How many lines in the records below contain the string "usage"? Answer with the number alone.

DATA FOR THIS TASK>

----

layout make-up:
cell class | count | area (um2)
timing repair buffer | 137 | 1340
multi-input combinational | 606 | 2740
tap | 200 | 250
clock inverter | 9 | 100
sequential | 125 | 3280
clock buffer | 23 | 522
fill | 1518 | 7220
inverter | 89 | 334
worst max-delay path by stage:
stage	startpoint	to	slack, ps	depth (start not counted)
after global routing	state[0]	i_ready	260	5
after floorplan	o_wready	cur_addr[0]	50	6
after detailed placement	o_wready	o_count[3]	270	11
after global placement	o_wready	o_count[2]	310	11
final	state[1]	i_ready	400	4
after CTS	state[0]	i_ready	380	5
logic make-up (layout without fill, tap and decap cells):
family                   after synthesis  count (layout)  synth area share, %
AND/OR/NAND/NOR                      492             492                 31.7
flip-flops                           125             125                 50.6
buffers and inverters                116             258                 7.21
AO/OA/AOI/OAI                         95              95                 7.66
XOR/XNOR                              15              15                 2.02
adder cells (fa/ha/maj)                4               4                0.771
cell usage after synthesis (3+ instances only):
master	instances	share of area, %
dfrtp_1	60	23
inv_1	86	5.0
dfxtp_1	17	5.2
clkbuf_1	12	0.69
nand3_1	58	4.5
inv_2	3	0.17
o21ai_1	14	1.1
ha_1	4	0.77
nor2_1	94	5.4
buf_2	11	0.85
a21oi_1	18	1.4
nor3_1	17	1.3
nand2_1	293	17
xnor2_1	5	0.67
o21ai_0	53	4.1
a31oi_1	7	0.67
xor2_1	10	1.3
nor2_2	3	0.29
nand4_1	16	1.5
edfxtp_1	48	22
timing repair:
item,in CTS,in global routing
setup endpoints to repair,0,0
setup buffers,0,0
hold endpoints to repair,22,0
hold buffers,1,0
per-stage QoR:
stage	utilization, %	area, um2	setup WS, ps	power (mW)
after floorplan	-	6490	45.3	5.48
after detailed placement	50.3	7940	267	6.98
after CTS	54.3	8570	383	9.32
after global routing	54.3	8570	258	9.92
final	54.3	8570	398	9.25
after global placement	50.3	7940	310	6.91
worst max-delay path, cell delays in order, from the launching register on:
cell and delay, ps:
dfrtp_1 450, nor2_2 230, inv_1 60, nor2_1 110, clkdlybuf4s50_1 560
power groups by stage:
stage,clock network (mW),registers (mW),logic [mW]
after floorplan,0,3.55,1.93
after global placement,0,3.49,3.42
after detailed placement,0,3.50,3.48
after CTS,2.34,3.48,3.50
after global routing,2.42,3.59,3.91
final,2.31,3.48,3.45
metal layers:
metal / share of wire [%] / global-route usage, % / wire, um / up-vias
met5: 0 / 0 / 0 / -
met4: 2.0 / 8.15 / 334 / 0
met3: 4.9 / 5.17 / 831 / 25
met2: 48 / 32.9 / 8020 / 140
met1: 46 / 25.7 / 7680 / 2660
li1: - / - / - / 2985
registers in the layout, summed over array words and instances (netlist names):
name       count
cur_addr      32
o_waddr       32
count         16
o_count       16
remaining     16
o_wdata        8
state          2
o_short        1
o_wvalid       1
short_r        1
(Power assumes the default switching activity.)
==> config.mk <==
export PLATFORM = sky130hd
export DESIGN_NAME = fir_sample_serializer
export DESIGN_NICKNAME = d
export VERILOG_FILES = /design/src/rtl/fir_sample_serializer.sv
export SDC_FILE = /design/constraint.sdc
export NUM_CORES = 1
export LEC_CHECK = 0
export CORE_MARGIN = 2
export CORE_UTILIZATION = 33
export CTS_CLUSTER_DIAMETER = 120
export DETAILED_ROUTE_END_ITERATION = 10
export PLACE_DENSITY = 0.53
export SETUP_SLACK_MARGIN = 0.02
export SYNTH_ARGS = -nofsm -noshare
export SYNTH_HDL_FRONTEND = slang
export SYNTH_SLANG_ARGS = --single-unit
==> constraint.sdc <==
create_clock -name i_clk -period 3.4 [get_ports i_clk]
set_input_delay 0.51 -clock i_clk [delete_from_list [all_inputs] [get_ports i_clk]]
set_output_delay 0.51 -clock i_clk [all_outputs]
set_load 0.03 [all_outputs]
==> src/rtl/fir_sample_serializer.sv <==
// fir_sample_serializer
//
// Transmit-side partner of the fir_filter sample interface. Parallel samples
// arrive on the i_en/iv_din strobe interface and are buffered in a small FIFO.
// They leave as a continuous left-justified serial stream made of a bit clock,
// a word select and serial data, for an external DAC or codec. Back-to-back
// words are gapless, so the word period is exactly DATA_WIDTH*CLK_DIV cycles.
//
// Parameters:
//   DATA_WIDTH - sample width in bits; one word is DATA_WIDTH serial bits
//   FIFO_DEPTH - sample buffer entries (power of two, >= 2)
//   CLK_DIV    - i_clk cycles per serial bit (even, >= 2)
//
// Ports:
//   i_clk      - system clock; all logic runs on its rising edge
//   i_rst      - synchronous reset, active low
//   i_en       - sample strobe; iv_din is valid in the same cycle
//   iv_din     - parallel two's complement sample
//   o_full     - FIFO full (registered); strobes are dropped while it is high
//   o_busy     - serializer is not idle
//   o_sck      - serial bit clock
//   o_ws       - word select; toggles on the first bit of each word
//   o_sd       - serial data (MSB first by default)
//   o_overflow - one-cycle pulse when a strobe was dropped
//   o_underrun - one-cycle pulse when a word ended with the FIFO empty
//
// Build option:
//   FIR_SER_LSB_FIRST_EN - when defined, each word is shifted LSB first.
//                          Framing and timing are the same in both builds.

module fir_sample_serializer #(
  parameter int DATA_WIDTH = 24,
  parameter int FIFO_DEPTH = 4,
  parameter int CLK_DIV    = 4
) (
  input  logic                  i_clk,
  input  logic                  i_rst,
  input  logic                  i_en,
  input  logic [DATA_WIDTH-1:0] iv_din,
  output logic                  o_full,
  output logic                  o_busy,
  output logic                  o_sck,
  output logic                  o_ws,
  output logic                  o_sd,
  output logic                  o_overflow,
  output logic                  o_underrun
);

  localparam int PTR_W = $clog2(FIFO_DEPTH);
  localparam int CNT_W = PTR_W + 1;
  localparam int PH_W  = $clog2(CLK_DIV);
  localparam int BIT_W = $clog2(DATA_WIDTH);

  localparam logic [CNT_W-1:0] DEPTH_C   = CNT_W'(FIFO_DEPTH);
  localparam logic [PH_W-1:0]  LAST_PH   = PH_W'(CLK_DIV - 1);
  localparam logic [PH_W-1:0]  HALF_PH   = PH_W'(CLK_DIV / 2);
  localparam logic [BIT_W-1:0] LAST_BIT  = BIT_W'(DATA_WIDTH - 1);

  typedef enum logic [1:0] {
    IDLE,
    LOAD,
    SHIFT
  } state_t;

  state_t                state, state_nxt;
  logic [PH_W-1:0]       phase, phase_nxt;
  logic [BIT_W-1:0]      bit_cnt, bit_nxt;
  logic [DATA_WIDTH-1:0] shreg, shreg_nxt;
  logic                  ws_nxt, sd_nxt, sck_nxt, busy_nxt, underrun_nxt;

  logic [DATA_WIDTH-1:0] mem [FIFO_DEPTH];
  logic [PTR_W-1:0]      wr_ptr, rd_ptr;
  logic [CNT_W-1:0]      count, count_nxt;
  logic                  push, pop;
  logic [DATA_WIDTH-1:0] head;

  // Advance the shift register by one bit in the configured direction.
  function automatic logic [DATA_WIDTH-1:0] shift_word(input logic [DATA_WIDTH-1:0] w);
`ifdef FIR_SER_LSB_FIRST_EN
    return {1'b0, w[DATA_WIDTH-1:1]};
`else
    return {w[DATA_WIDTH-2:0], 1'b0};
`endif
  endfunction

  // Bit of the shift register currently presented on the serial line.
  function automatic logic lead_bit(input logic [DATA_WIDTH-1:0] w);
`ifdef FIR_SER_LSB_FIRST_EN
    return w[0];
`else
    return w[DATA_WIDTH-1];
`endif
  endfunction

  assign head = mem[rd_ptr];

  // A write into a full FIFO is dropped even when a pop happens in the same
  // cycle, because o_full is the registered flag and there is no bypass.
  assign push = i_en && !o_full;
  assign count_nxt = count + CNT_W'(push) - CNT_W'(pop);

  // Next-state and output logic. o_sd only changes when the phase counter
  // returns to 0 (sck falling), so the receiver samples on sck rising.
  always_comb begin
    state_nxt    = state;
    phase_nxt    = phase;
    bit_nxt      = bit_cnt;
    shreg_nxt    = shreg;
    ws_nxt       = o_ws;
    sd_nxt       = o_sd;
    underrun_nxt = 1'b0;
    pop          = 1'b0;

    case (state)
      IDLE: begin
        if (count != '0) state_nxt = LOAD;
      end
      LOAD: begin
        pop       = 1'b1;
        shreg_nxt = head;
        sd_nxt    = lead_bit(head);
        ws_nxt    = 1'b0;
        phase_nxt = '0;
        bit_nxt   = '0;
        state_nxt = SHIFT;
      end
      SHIFT: begin
        if (phase == LAST_PH) begin
          phase_nxt = '0;
          if (bit_cnt == LAST_BIT) begin
            // Word boundary: reload straight from the FIFO to keep the
            // stream gapless, or stop if nothing is waiting.
            if (count != '0) begin
              pop       = 1'b1;
              shreg_nxt = head;
              sd_nxt    = lead_bit(head);
              ws_nxt    = ~o_ws;
              bit_nxt   = '0;
            end else begin
              state_nxt    = IDLE;
              underrun_nxt = 1'b1;
              bit_nxt      = '0;
            end
          end else begin
            bit_nxt   = bit_cnt + BIT_W'(1);
            shreg_nxt = shift_word(shreg);
            sd_nxt    = lead_bit(shift_word(shreg));
          end
        end else begin
          phase_nxt = phase + PH_W'(1);
        end
      end
      default: state_nxt = IDLE;
    endcase

    sck_nxt  = (state_nxt == SHIFT) && (phase_nxt >= HALF_PH);
    busy_nxt = (state_nxt != IDLE);
  end

  // State, counters, FIFO bookkeeping and all registered outputs.
  always_ff @(posedge i_clk) begin
    if (!i_rst) begin
      state      <= IDLE;
      phase      <= '0;
      bit_cnt    <= '0;
      shreg      <= '0;
      count      <= '0;
      wr_ptr     <= '0;
      rd_ptr     <= '0;
      o_full     <= 1'b0;
      o_busy     <= 1'b0;
      o_sck      <= 1'b0;
      o_ws       <= 1'b0;
      o_sd       <= 1'b0;
      o_overflow <= 1'b0;
      o_underrun <= 1'b0;
    end else begin
      state      <= state_nxt;
      phase      <= phase_nxt;
      bit_cnt    <= bit_nxt;
      shreg      <= shreg_nxt;
      count      <= count_nxt;
      if (push) wr_ptr <= wr_ptr + PTR_W'(1);
      if (pop)  rd_ptr <= rd_ptr + PTR_W'(1);
      o_full     <= (count_nxt == DEPTH_C);
      o_busy     <= busy_nxt;
      o_sck      <= sck_nxt;
      o_ws       <= ws_nxt;
      o_sd       <= sd_nxt;
      o_overflow <= i_en && o_full;
      o_underrun <= underrun_nxt;
    end
  end

  // Sample storage needs no reset; the cleared count marks it empty.
  always_ff @(posedge i_clk) begin
    if (i_rst && push) mem[wr_ptr] <= iv_din;
  end

endmodule

==> flow_summary_export.csv, run 1 <==
group,metric,value,unit
die,start_util,0.3394,
worst_setup_path,cp_top_family,"adder cells",
pwr,powerDensity,753.4,mW/mm2
placed_design,gp_congestion,0.7406,
worst_setup_path,r2r-end,"o_full",
routing,drc,0,
layout,num-fill-cells,1577,
grt,grt_pass1_vias,3352,
placed_design,place_ws,0.2934,ns
clocking,cts_max_level,4,
placed_design,io_buffers,33,
timing,final.period_utilization,0.9123,
pwr,power,5.337,mW
synthesis,synthDistinctLibCells,46,
routing,vias_per_cell,5.015,
worst_setup_path,worstPathMaxFanout,8,
die,die_h,137.8,um
timing,fmax,0.3224,GHz
synthesis,syn_inst,374,
timing,max_slew.worst_pin.slew,0.9302,ns
worst_setup_path,cp_num_cells,12,
pwr,ir_drop,0.3425,mV
die,ios,34,
layout,fin_nets,451,
die,core_area,0.01742,mm2
synthesis,ys_warn_count,0,
die,core.rowCount,48,
worst_setup_path,r2r_slack,0.30,ns
routing,wl,11050,um
pwr,pwr-share-comb,0.216,
synthesis,avgSynthCellArea,15.81,um2
clocking,cts_tree,"built",
worst_setup_path,worst_ep_arrival_time,3.43,ns
worst_setup_path,reg2reg_depth,12,
timing,whs,0.4775,ns
worst_setup_path,path_buf_inv,3,
timing,slew_headroom,0.3799,
placed_design,hpwl,6362,um
layout,final_cell_mix,"edfxtp_1 (96), dfxtp_1 (47), clkdlybuf4s50_1 (33), mux2i_1 (25)",
clocking,cts_made_buffers,17,
die,die-area,0.01900,mm2
synthesis,synth_ff_type,"edfxtp_1",
routing,dr.pass1.iters,4,
clocking,cts.clk_slew.worst_paths,0.06,ns
routing,drt-wirelength-per-cell,17.03,um
synthesis,synth_edf_count,96,
grt,grt_overflow,0,
die,die_w,137.8,um
pwr,p_sw_frac,0.2887,
timing,hold_viol,0,
timing,rsz0062_at_grt,"false",
clocking,cts-root-buf,"clkbuf_16",
worst_hold_path,hp-class,"reg2reg",
worst_setup_path,critPathLaunch,"state[0]",
clocking,post-cts-setup-buffer-count,0,
worst_setup_path,worstPathRequired,3.73,ns
worst_setup_path,cp_slowest_cell,"ha_1",
routing,first_iter_violations,167,
clocking,clkLatencyLatePin,0.42,ns
pwr,seqPwrFrac,0.426,
worst_setup_path,worstSetupEndpoint,"o_full",
timing,fin_crit,3.102,ns
placed_design,dp_cells,617,
grt,antenna_found_initial,0,
layout,final_common_cell,"edfxtp_1",
layout,diodes,0,
worst_setup_path,crit_type,"reg2reg",
synthesis,synth_area,0.005912,mm2
timing,fin_skew,0.01409,ns
layout,area_growth,19.83,%
pwr,clockPowerShare,0.358,
grt,grt_pass1_wl,18130,um
worst_setup_path,end_kind,"register",
worst_setup_path,start_kind,"register",
flow_run,cap_violations,0,
placed_design,placed_area,0.006464,mm2
pwr,leakage,2.395,nW
worst_setup_path,path_cells,"inv_1, ha_1, inv_1, o41ai_4, ha_1, inv_1, ha_1, fa_1, xnor2_1, xnor2_1, and2_1, nor3b_1",
worst_setup_path,reg2reg_from,"state[0]",
synthesis,synth_nets,414,
synthesis,synth-seq-area-share,0.6502,
routing,postRouteAntennaNets,0,
timing,finalSetupViolations,0,
layout,drive_gt1_frac,0.2241,
pwr,p_switching,1.541,mW
grt,grt_use_total,0.1290,
layout,fin_util,0.4068,
layout,layout.cells.non_filler,649,
worst_setup_path,max_stage_delay,0.45,ns
pwr,p_int,3.796,mW
layout,stdcell_area,0.007084,mm2
timing,slew_viol_final,0,
timing,setup_slack,0.2982,ns
status,status,"complete, no violations",
timing,tns,0,ns
synthesis,ys_seq_elements,144,
clocking,clk_path_buf_depth,2,
synthesis,synth-async-reset-ratio,0,
grt,grt_max_degree,46,
clocking,cts.sinks,144,
routing,vias,3255,
registers in the layout, summed over array words and instances (netlist names), named ones only:
signal,count
mem,96
o_overflow,1
o_sd,1
shreg,23
wr_ptr,2
phase,1
o_full,1
o_ws,1
rd_ptr,2
state,2
count,3
o_busy,1
bit_cnt,5
o_underrun,1
o_sck,1
cell families after synthesis:
| kind of cell | Yosys count | synth area share |
|---|---|---|
| adders and majority gates | 13 | 0.02878 |
| xor gates and xnor gates | 4 | 0.005927 |
| buffers and inverters | 38 | 0.03238 |
| DFF | 144 | 0.6502 |
| AOI/OAI and AO/OA | 69 | 0.09270 |
| muxes | 49 | 0.1338 |
| and+or+nand+nor | 57 | 0.05630 |
final cells by class:
| class | count | area [um2] | area share |
|---|---|---|---|
| well taps | 225 | 281.5 | 0.03974 |
| multi-input cells | 192 | 1891 | 0.2669 |
| repair buffers | 44 | 412.9 | 0.05828 |
| flip-flops and latches | 144 | 3845 | 0.5427 |
| inverters | 12 | 45.04 | 0.006358 |
| clock inverters | 15 | 183.9 | 0.02596 |
| clock buffers | 17 | 425.4 | 0.06005 |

----

RESULT OF THIS EXERCISE> 2